▶ _Task goal_: Show every line from the entries that follow which holds the word "gates".

▶ _Dataset entries_:
--------------------------------------------------
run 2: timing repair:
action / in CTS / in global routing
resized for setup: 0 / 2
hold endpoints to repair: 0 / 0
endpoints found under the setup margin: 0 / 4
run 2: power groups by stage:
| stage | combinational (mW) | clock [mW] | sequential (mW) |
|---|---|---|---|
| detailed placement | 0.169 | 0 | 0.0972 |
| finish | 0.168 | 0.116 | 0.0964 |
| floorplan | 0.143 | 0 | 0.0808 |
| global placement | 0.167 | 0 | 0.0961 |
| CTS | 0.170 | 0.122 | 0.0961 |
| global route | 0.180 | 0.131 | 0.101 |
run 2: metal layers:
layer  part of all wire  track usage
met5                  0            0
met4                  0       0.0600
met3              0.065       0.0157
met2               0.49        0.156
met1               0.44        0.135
File: src/pba_pkg.sv
// ----------------------------------------------------------------------------
// pba_pkg
// Shared constants, codes and helpers for the page bitmap allocator.
// ----------------------------------------------------------------------------
package pba_pkg;

    // Sizes of the managed page space and the bitmap
    localparam int NUM_PAGES  = 32768;
    localparam int PAGE_SHIFT = 12;
    localparam int WORD_W     = 32;
    localparam int BIT_W      = $clog2(WORD_W);
    localparam int MAP_WORDS  = NUM_PAGES / WORD_W;
    localparam int WIDX_W     = $clog2(MAP_WORDS);
    localparam int PAGE_W     = $clog2(NUM_PAGES);

    // Field widths
    localparam int CNT_W       = 16;
    localparam int ADDR_W      = 27;
    localparam int IN_ADDR_W   = 32;
    localparam int IN_PAGE_W   = 20;
    localparam int FREE_PAGE_W = IN_ADDR_W - PAGE_SHIFT;

    localparam logic [WORD_W-1:0] FULL_WORD = {WORD_W{1'b1}};
    localparam logic [CNT_W-1:0]  CNT_MAX   = {CNT_W{1'b1}};
    localparam logic [CNT_W-1:0]  CAPACITY  = CNT_W'(NUM_PAGES);

    // Configuration register indexes
    localparam logic CFG_TOTAL    = 1'b0;
    localparam logic CFG_RESERVED = 1'b1;

    typedef enum logic [1:0] {
        MODE_INIT  = 2'd0,
        MODE_ALLOC = 2'd1,
        MODE_FREE  = 2'd2,
        MODE_TEST  = 2'd3
    } mode_t;

    typedef enum logic [1:0] {
        ST_DONE    = 2'd0,
        ST_NO_FREE = 2'd1,
        ST_IGNORED = 2'd2
    } status_t;

    // Bitmap RAM request
    typedef struct packed {
        logic                we;
        logic [WIDX_W-1:0]   waddr;
        logic [WORD_W-1:0]   wdata;
        logic [WIDX_W-1:0]   raddr;
    } ram_req_t;

    // First-free search result
    typedef struct packed {
        logic             hit;
        logic [BIT_W-1:0] bit_idx;
    } find_t;

    // Ones in the low n bits of a word
    function automatic logic [WORD_W-1:0] low_mask(input logic [BIT_W-1:0] n);
        return (WORD_W'(1) << n) - WORD_W'(1);
    endfunction

    // Bits of word widx whose page number lies below limit
    function automatic logic [WORD_W-1:0] below_mask(input logic [WIDX_W-1:0] widx,
                                                     input logic [CNT_W-1:0]  limit);
        logic [CNT_W-BIT_W-1:0] full_words;
        logic [CNT_W-BIT_W-1:0] idx_ext;
        full_words = limit[CNT_W-1:BIT_W];
        idx_ext    = (CNT_W-BIT_W)'(widx);
        if (idx_ext < full_words)
            return FULL_WORD;
        else if (idx_ext == full_words)
            return low_mask(limit[BIT_W-1:0]);
        else
            return '0;
    endfunction

endpackage
==> config.mk <==
export PLATFORM = sky130hd
export DESIGN_NAME = dra_ram
export DESIGN_NICKNAME = d
export VERILOG_FILES = /design/src/rtl/dra_ram.sv
export SDC_FILE = /design/constraint.sdc
export NUM_CORES = 1
export LEC_CHECK = 0
export ABC_AREA = 0
export BUFFER_PORTS_ARGS = -buffer_cell sky130_fd_sc_hd__buf_4
export CAP_MARGIN = 40
export CORE_MARGIN = 2
export CORE_UTILIZATION = 51
export CTS_BUF_LIST = sky130_fd_sc_hd__clkbuf_8
export DETAILED_ROUTE_END_ITERATION = 6
export GPL_ROUTABILITY_DRIVEN = 0
export GPL_TIMING_DRIVEN = 0
export PLACE_DENSITY = 0.66
export SYNTH_ARGS = -nofsm -noshare
export SYNTH_HDL_FRONTEND = slang
export SYNTH_SLANG_ARGS = --single-unit
==> constraint.sdc <==
create_clock -name clk -period 2.2 [get_ports clk]
set_input_delay 0 -clock clk [delete_from_list [all_inputs] [get_ports clk]]
set_output_delay 0 -clock clk [all_outputs]
set_load 0.03 [all_outputs]
==> src/rtl/dra_ram.sv <==
// Generic single-port-write, single-port-read RAM with registered read data.
// No dependencies.
module dra_ram #(
    parameter int WIDTH = 8,
    parameter int DEPTH = 64
) (
    input  logic                     clk,
    input  logic                     we,
    input  logic [$clog2(DEPTH)-1:0] waddr,
    input  logic [WIDTH-1:0]         wdata,
    input  logic [$clog2(DEPTH)-1:0] raddr,
    output logic [WIDTH-1:0]         rdata
);

    logic [WIDTH-1:0] mem [DEPTH];

    always_ff @(posedge clk)
    begin
        if (we)
        begin
            mem[waddr] <= wdata;
        end
        rdata <= mem[raddr];
    end

endmodule

==> summary.md <==
| Metric | Value |
|---|---|
| Fmax | 0.476 GHz |
| Crit Path Category | in2reg |
| Syn_nets | 962 |
| Initial core utilization | 0.519 |
| Avg WL per Cell | 28.5 um |
| Hold crit path type | in2reg |
| Period utilization | 0.954 |
| Clk root buf | clkbuf_8 |
| Share of cells above drive strength 1 | 0.277 |
| Most used DFF post-synth | edfxtp_1 |
| Part of the power in registers | 0.555 |
| Slew HR | 0.400 |
| Sequential Area | 15500 sq um |
| Status | finished, final reports clean |
| HPWL Detailed | 29900 um |
| Core Rows | 72 |
| Inst Count DP | 1495 |
| Vias in the first global route | 10200 |
| Clk_lat worst skew | 640 ps |
| Leading cell types in the layout, fill and taps excluded | edfxtp_1, mux4_2, clkbuf_8, nor2_1, buf_4 |
| Clock slew at reported path FFs | 60 ps |
| Synth warn | 0 |
| Largest net degree at the start of global routing | 65 |
| Setup crit end kind | flip-flop |
| Via density | 6.07 |
| Port bufs | 21 |
| Final wirelength | 47400 um |
| Total gr overflow | 0 |
| Core Region | 38800 sq um |
| Cell Count, Final, Fillers Out | 1665 |
| Clock buffer depth | 3 |
| Sequential share of the synthesized area | 0.770 |
| Worst-Margin Slew | 897 ps |
| Clock skew | 29.5 ps |
| Initial antenna violation count | 0 |
| CTS HTree Levels | 3 |
| Inserted Clock Buffers | 83 |
| Multi-input gate area | 4320 sq um |
| Critical Path RT | 2680 ps |
| Pre-Repair DR Iteration Count | 5 |
| Global-route wire length before repair | 69800 um |
| Power Density | 869 nW/um^2 |
| Lkg Pwr | 7.28 nW |
| Final hold viol count | 0 |
| Die Span Y | 203 um |
| Sw Ratio | 0.228 |
| Period minus WS final | 2100 ps |
| Final antenna-violating net count | 0 |
| Post-CTS Setup Repair Bufs | 0 |
| Worst Setup Slack, final | 101 ps |
| Number of synthesized register bits | 520 |
| Clock net sink count | 520 |
| Synth async-reset ratio | 0 |
| Die span in x | 203 um |
| # IOs | 30 |
| Power Internal | 0.0153 W |
| Maximum resistive drop on vdd | 0.000407 V |
| RSZ-0062 raised after global routing | no |
| Combinational Power Share | 0.058 |
| Post-Synthesis Cell Area | 20200 sq um |
| CTS tree | built |
| Post-synth EDFFs | 512 |
| Total GRT Usage | 0.240 |
| Number of fill cells | 2859 |
| Maxcap violations | 0 |
| Syn_area_per_cell | 21.5 sq um |
| Remaining DRCs | 0 |
| Synth unique cells | 40 |
| P&R area growth vs syn | 13.0% |
| Dpl ws | -513 ps |
| Syn Inst Count | 940 |
| Final Setup Violations | 0 |
| Worst Path Max Fanout | 10 |
| Most common cell after layout, fill and taps aside | edfxtp_1 |
| 1st-iter DRT viols | 1071 |
| Crit start category | input pin |
| Switching Power | 0.00451 W |
| WP data arrival | 2570 ps |
| Slew Limit Fails | 0 |
| Via count | 10100 |
| Number of nets in the layout | 1097 |
| Die ar. | 41200 sq um |
| Clk pwr share | 0.387 |
-- what timing repair did --
item	CTS	global route
hold endpoints to repair	522	0
hold buffers	12	0
resized for setup	0	1
setup endpoints to repair	0	1
-- synthesized netlist by cell type, types with 3 or more instances --
master,number,area [sq um]
a21oi_1,3,15.0
clkbuf_1,17,63.8
nor2b_1,14,87.6
mux2i_1,23,230
mux4_2,126,2840
o22ai_1,8,50.1
mux2_2,13,146
nor3_1,7,35.0
a211oi_1,4,30.0
o2111ai_1,3,26.3
nand2_1,19,71.3
nand3b_1,3,22.5
o221ai_1,8,70.1
nor2_1,83,312
buf_1,4,15.0
nand2b_1,7,43.8
buf_2,11,55.1
buf_6,4,45.0
a221oi_1,6,52.6
o2bb2ai_1,3,26.3
a22oi_1,3,22.5
dfxtp_1,8,160
nand3_1,13,65.1
edfxtp_1,512,15400
buf_4,13,97.6
-- power by group through the flow --
stage | Clock, W | Combinational [W] | Sequential (W)
after global placement | 0 | 0.00111 | 0.0112
after global routing | 0.00822 | 0.00122 | 0.0110
after floorplan | 0 | 0.000584 | 0.0112
after CTS | 0.00777 | 0.00115 | 0.0110
after detailed placement | 0 | 0.00114 | 0.0112
final | 0.00765 | 0.00115 | 0.0110
-- cell type report --
class,instances,area share
sequential,520,0.682
multi-input combinational,369,0.190
clock buffer,93,0.0562
tap,518,0.0285
timing repair buffer,50,0.0179
buffer,51,0.0139
clock inverter,63,0.0119
antenna,1,0.000110
-- per-stage QoR --
step	total power [W]	cell area, sq um	setup TNS (ps)	util	hold slack (ps)
2_1_floorplan	0.0118	20200	0	-	98.9
3_3_place_gp	0.0123	21000	-3660	0.540	357
3_5_place_dp	0.0123	21100	-3670	0.543	346
4_1_cts	0.0199	22800	0	0.586	2.73
5_1_grt	0.0204	22800	0	0.587	68.1
6_report	0.0198	22800	0	0.587	34.0
-- critical path: stages --
cell and delay [ps]:
buf_2 180, buf_4 270, clkbuf_1 670, buf_2 540, mux4_2 420, o21ai_0 310, nand2_1 170
-- logic make-up (layout without fill, tap and decap cells) --
family	Yosys count	in the layout	synth area share
AO/OA/AOI/OAI	54	54	0.0207
buffers and inverters	51	257	0.0157
flip-flops	520	520	0.770
multiplexers	162	162	0.159
other	0	1	0
AND/OR/NAND/NOR	153	153	0.0339
-- registers in the layout (all words and copies together) (netlist names) --
signal	cells
mem	512
rdata	8
-- metal layers --
layer / routed length (um) / up-vias / GRT usage
met3: 4450 / 93 / 0.0612
met2: 21800 / 493 / 0.354
met5: 0 / - / 0
met1: 19600 / 5299 / 0.345
li1: - / 4223 / -
met4: 1610 / 0 / 0.0988
-- final timing paths --
check	startpoint	to	slack, ps	depth (start not counted)
min	waddr[1]	mem[49][5]	30	2
max	raddr[2]	rdata[7]	100	7
min reg2reg	mem[7][7]	rdata[7]	950	4
max reg2reg	mem[16][4]	rdata[4]	130	5
(Power assumes the default switching activity.)
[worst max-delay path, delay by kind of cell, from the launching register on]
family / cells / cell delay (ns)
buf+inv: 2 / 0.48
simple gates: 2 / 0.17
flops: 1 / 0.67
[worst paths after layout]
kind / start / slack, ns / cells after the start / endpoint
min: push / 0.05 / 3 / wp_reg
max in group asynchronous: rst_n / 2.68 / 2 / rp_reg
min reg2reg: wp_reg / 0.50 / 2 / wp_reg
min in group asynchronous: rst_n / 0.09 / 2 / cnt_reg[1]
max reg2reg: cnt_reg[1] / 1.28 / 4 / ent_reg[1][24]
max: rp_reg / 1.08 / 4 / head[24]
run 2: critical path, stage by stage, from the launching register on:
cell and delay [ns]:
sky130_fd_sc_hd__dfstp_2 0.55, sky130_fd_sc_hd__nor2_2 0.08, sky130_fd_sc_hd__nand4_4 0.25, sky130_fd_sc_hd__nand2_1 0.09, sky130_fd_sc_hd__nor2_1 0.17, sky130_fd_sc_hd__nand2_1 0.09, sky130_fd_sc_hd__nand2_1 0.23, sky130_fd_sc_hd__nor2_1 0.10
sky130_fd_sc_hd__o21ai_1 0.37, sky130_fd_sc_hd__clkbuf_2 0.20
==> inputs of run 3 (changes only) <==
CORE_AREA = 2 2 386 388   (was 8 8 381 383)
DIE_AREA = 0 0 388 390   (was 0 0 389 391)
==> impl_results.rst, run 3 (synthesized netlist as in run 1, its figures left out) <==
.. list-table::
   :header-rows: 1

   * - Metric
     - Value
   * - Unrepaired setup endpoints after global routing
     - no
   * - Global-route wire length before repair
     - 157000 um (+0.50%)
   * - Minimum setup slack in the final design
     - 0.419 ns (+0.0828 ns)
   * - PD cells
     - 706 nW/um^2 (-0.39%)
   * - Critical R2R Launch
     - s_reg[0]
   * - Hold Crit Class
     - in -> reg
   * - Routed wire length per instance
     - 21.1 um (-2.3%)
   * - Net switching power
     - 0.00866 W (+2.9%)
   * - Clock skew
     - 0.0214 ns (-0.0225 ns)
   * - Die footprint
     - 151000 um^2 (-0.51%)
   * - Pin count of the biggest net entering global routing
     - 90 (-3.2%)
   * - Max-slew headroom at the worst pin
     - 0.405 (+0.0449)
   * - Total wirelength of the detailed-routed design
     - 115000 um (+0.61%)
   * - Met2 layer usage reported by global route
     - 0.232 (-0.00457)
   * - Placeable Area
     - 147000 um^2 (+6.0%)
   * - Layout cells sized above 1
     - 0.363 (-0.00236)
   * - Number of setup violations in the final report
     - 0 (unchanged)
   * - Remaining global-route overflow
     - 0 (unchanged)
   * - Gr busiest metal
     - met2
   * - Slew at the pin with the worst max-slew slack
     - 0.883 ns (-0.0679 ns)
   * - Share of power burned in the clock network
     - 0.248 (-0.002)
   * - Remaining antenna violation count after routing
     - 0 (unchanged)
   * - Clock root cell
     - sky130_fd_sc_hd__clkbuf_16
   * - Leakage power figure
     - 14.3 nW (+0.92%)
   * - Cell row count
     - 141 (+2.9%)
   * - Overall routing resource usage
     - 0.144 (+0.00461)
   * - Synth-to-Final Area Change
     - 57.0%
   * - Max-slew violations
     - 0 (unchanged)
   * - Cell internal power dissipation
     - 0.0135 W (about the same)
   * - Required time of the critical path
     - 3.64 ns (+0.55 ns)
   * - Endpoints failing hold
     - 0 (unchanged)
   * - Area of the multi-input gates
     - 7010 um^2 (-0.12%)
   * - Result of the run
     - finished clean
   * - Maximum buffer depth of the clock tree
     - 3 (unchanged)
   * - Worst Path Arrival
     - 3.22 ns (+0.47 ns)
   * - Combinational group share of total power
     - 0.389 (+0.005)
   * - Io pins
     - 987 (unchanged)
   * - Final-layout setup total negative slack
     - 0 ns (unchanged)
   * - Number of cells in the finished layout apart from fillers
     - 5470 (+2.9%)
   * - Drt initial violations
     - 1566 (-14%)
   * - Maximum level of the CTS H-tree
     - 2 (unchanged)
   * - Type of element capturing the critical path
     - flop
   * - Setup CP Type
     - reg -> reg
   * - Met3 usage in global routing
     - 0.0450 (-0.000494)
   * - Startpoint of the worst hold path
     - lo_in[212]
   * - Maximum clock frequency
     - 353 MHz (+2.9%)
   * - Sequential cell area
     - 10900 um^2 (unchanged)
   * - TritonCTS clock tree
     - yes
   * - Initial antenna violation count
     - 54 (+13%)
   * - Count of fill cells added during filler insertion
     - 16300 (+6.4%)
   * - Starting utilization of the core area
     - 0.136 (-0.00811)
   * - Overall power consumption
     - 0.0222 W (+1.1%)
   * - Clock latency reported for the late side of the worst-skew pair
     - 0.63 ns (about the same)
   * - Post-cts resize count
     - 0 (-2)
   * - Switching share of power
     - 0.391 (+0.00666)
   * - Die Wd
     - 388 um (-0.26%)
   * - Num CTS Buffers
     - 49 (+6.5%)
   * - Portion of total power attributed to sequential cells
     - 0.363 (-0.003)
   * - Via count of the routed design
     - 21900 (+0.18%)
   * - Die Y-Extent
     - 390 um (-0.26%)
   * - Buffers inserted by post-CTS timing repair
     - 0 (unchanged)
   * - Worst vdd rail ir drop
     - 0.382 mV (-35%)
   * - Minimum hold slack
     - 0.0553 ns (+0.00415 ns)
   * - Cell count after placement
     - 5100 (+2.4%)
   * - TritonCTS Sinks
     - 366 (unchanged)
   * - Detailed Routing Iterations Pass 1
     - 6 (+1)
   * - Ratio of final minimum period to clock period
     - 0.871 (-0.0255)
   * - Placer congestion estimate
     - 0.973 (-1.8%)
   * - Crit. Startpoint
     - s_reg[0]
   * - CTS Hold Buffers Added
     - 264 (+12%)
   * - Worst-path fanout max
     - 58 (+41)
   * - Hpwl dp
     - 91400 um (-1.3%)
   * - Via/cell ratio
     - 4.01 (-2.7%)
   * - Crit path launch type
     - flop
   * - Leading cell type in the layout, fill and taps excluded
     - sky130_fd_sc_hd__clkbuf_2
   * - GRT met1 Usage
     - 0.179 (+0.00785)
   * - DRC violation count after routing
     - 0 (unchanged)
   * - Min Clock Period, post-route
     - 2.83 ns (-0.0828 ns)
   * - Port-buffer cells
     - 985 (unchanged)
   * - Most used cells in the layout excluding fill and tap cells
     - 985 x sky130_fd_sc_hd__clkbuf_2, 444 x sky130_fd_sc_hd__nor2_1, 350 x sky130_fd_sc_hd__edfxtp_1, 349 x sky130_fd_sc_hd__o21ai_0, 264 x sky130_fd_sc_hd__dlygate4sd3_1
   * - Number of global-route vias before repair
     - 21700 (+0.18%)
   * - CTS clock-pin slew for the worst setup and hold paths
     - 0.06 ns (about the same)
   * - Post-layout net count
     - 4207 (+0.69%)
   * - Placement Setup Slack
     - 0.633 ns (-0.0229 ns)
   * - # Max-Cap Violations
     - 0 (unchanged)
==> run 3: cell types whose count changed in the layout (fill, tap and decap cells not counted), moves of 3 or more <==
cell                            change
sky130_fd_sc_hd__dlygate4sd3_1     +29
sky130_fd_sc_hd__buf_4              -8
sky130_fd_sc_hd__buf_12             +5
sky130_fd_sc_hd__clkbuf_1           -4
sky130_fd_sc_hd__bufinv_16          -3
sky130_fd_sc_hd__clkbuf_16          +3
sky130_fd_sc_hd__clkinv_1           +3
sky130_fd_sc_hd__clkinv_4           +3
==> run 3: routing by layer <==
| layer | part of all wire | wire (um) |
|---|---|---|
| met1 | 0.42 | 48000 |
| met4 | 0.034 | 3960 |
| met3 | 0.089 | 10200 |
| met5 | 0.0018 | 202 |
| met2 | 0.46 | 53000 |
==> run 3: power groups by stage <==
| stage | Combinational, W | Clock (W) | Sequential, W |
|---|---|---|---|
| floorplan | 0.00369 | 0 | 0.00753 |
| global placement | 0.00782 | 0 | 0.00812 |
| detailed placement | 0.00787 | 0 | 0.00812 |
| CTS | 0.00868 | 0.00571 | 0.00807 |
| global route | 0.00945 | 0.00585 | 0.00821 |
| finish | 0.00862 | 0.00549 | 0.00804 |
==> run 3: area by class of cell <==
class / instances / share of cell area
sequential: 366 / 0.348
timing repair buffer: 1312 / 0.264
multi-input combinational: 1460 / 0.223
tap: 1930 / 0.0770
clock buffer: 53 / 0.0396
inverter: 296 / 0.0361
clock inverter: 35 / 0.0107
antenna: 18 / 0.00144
===== config.mk =====
export PLATFORM = sky130hd
export DESIGN_NAME = line_follow_pid_drive_core
export DESIGN_NICKNAME = d
export VERILOG_FILES = /design/src/hdl/lfpd_pkg.sv /design/src/hdl/lfpd_front.sv /design/src/hdl/lfpd_cmd_queue.sv /design/src/hdl/lfpd_back.sv /design/src/hdl/line_follow_pid_drive_core.sv
export SDC_FILE = /design/constraint.sdc
export NUM_CORES = 2
export LEC_CHECK = 0
export BUFFER_PORTS_ARGS = -buffer_cell sky130_fd_sc_hd__buf_2
export CAP_MARGIN = 40
export CORE_MARGIN = 1
export CORE_UTILIZATION = 55
export DETAILED_ROUTE_END_ITERATION = 10
export PLACE_DENSITY = 0.7
export SLEW_MARGIN = 20
export SYNTH_ARGS = -nofsm -noshare
export SYNTH_HDL_FRONTEND = slang
export SYNTH_HIERARCHICAL = 1
export SYNTH_SLANG_ARGS = --single-unit

===== constraint.sdc =====
create_clock -name clock -period 8.6 [get_ports clock]
set_input_delay 0 -clock clock [delete_from_list [all_inputs] [get_ports clock]]
set_output_delay 0 -clock clock [all_outputs]
set_load 0.005 [all_outputs]

===== src/hdl/lfpd_pkg.sv =====
// Shared types, constants and the sensor error table for the line-follow PID drive.
// No dependencies; every other file in hdl imports this package.
`timescale 1ns / 1ps
package lfpd_pkg;

   localparam int INTEGRAL_BITS = 24;
   localparam int DUTY_LIMIT    = 9999;

   localparam int SENSOR_W = 8;
   localparam int GAIN_W   = 12;
   localparam int SPEED_W  = 14;
   localparam int ERROR_W  = 4;
   localparam int DELTA_W  = ERROR_W + 1;
   localparam int DUTY_W   = 14;
   localparam int CSR_IDX_W  = 2;
   localparam int CSR_DATA_W = SPEED_W;

   // product and sum widths; the integral product dominates
   localparam int PROD_P_W = GAIN_W + 1 + ERROR_W;
   localparam int PROD_I_W = GAIN_W + 1 + INTEGRAL_BITS;
   localparam int PROD_D_W = GAIN_W + 1 + DELTA_W;
   localparam int PID_W    = PROD_I_W + 2;

   localparam int DUTY_BITS = $clog2(DUTY_LIMIT + 1);
   localparam int CMD_W     = DUTY_BITS + 1;
   localparam int MAG_W     = (DUTY_BITS > DUTY_W) ? DUTY_BITS : DUTY_W;

   localparam int CMDQ_DEPTH = 2;
   localparam int CMDQ_PTR_W = $clog2(CMDQ_DEPTH);
   localparam int CMDQ_CNT_W = $clog2(CMDQ_DEPTH + 1);
   localparam int OUTQ_DEPTH = 4;
   localparam int OUTQ_PTR_W = $clog2(OUTQ_DEPTH);
   localparam int OUTQ_CNT_W = $clog2(OUTQ_DEPTH + 1);

   localparam logic [SENSOR_W-1:0] ALL_WHITE = '1;

   typedef enum logic [CSR_IDX_W-1:0] {
      REG_GAIN_P     = 2'd0,
      REG_GAIN_I     = 2'd1,
      REG_GAIN_D     = 2'd2,
      REG_BASE_SPEED = 2'd3
   } lfpd_reg_type;

   typedef struct packed {
      logic [GAIN_W-1:0]  gain_p;
      logic [GAIN_W-1:0]  gain_i;
      logic [GAIN_W-1:0]  gain_d;
      logic [SPEED_W-1:0] base_speed;
   } lfpd_cfg_type;

   // classified item handed from front to back
   typedef struct packed {
      logic signed [ERROR_W-1:0]       error;
      logic signed [DELTA_W-1:0]       delta;
      logic signed [INTEGRAL_BITS-1:0] sum;
      logic                            all_white;
   } lfpd_cmd_type;

   typedef struct packed {
      logic                      left_forward;
      logic [DUTY_W-1:0]         left_duty;
      logic                      right_forward;
      logic [DUTY_W-1:0]         right_duty;
      logic signed [ERROR_W-1:0] error_halves;
      logic                      all_white;
   } lfpd_rsp_type;

   typedef struct packed {
      logic [OUTQ_CNT_W-1:0] inflight;
   } lfpd_back_status_type;

   // position error in halves, L4..R4 from bit 7 down; unlisted patterns keep the old error
   function automatic logic signed [ERROR_W-1:0] lfpd_map_error(
      input logic [SENSOR_W-1:0]        s,
      input logic signed [ERROR_W-1:0]  keep
   );
      logic signed [ERROR_W-1:0] e;
      case (s)
         8'h7F, 8'h3F, 8'hBF, 8'h9F: e = 4'sd4;
         8'hDF:                      e = 4'sd2;
         8'hCF, 8'hEF:               e = 4'sd1;
         8'hE7:                      e = 4'sd0;
         8'hF7, 8'hF3:               e = -4'sd1;
         8'hFB:                      e = -4'sd2;
         8'hF9, 8'hFD, 8'hFC, 8'hFE: e = -4'sd4;
         8'h00:                      e = 4'sd0;
         default:                    e = keep;
      endcase
      return e;
   endfunction

endpackage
--------------------------------------------------
▶ _Response_:
simple gates: 2 / 0.17
   * - Area of the multi-input gates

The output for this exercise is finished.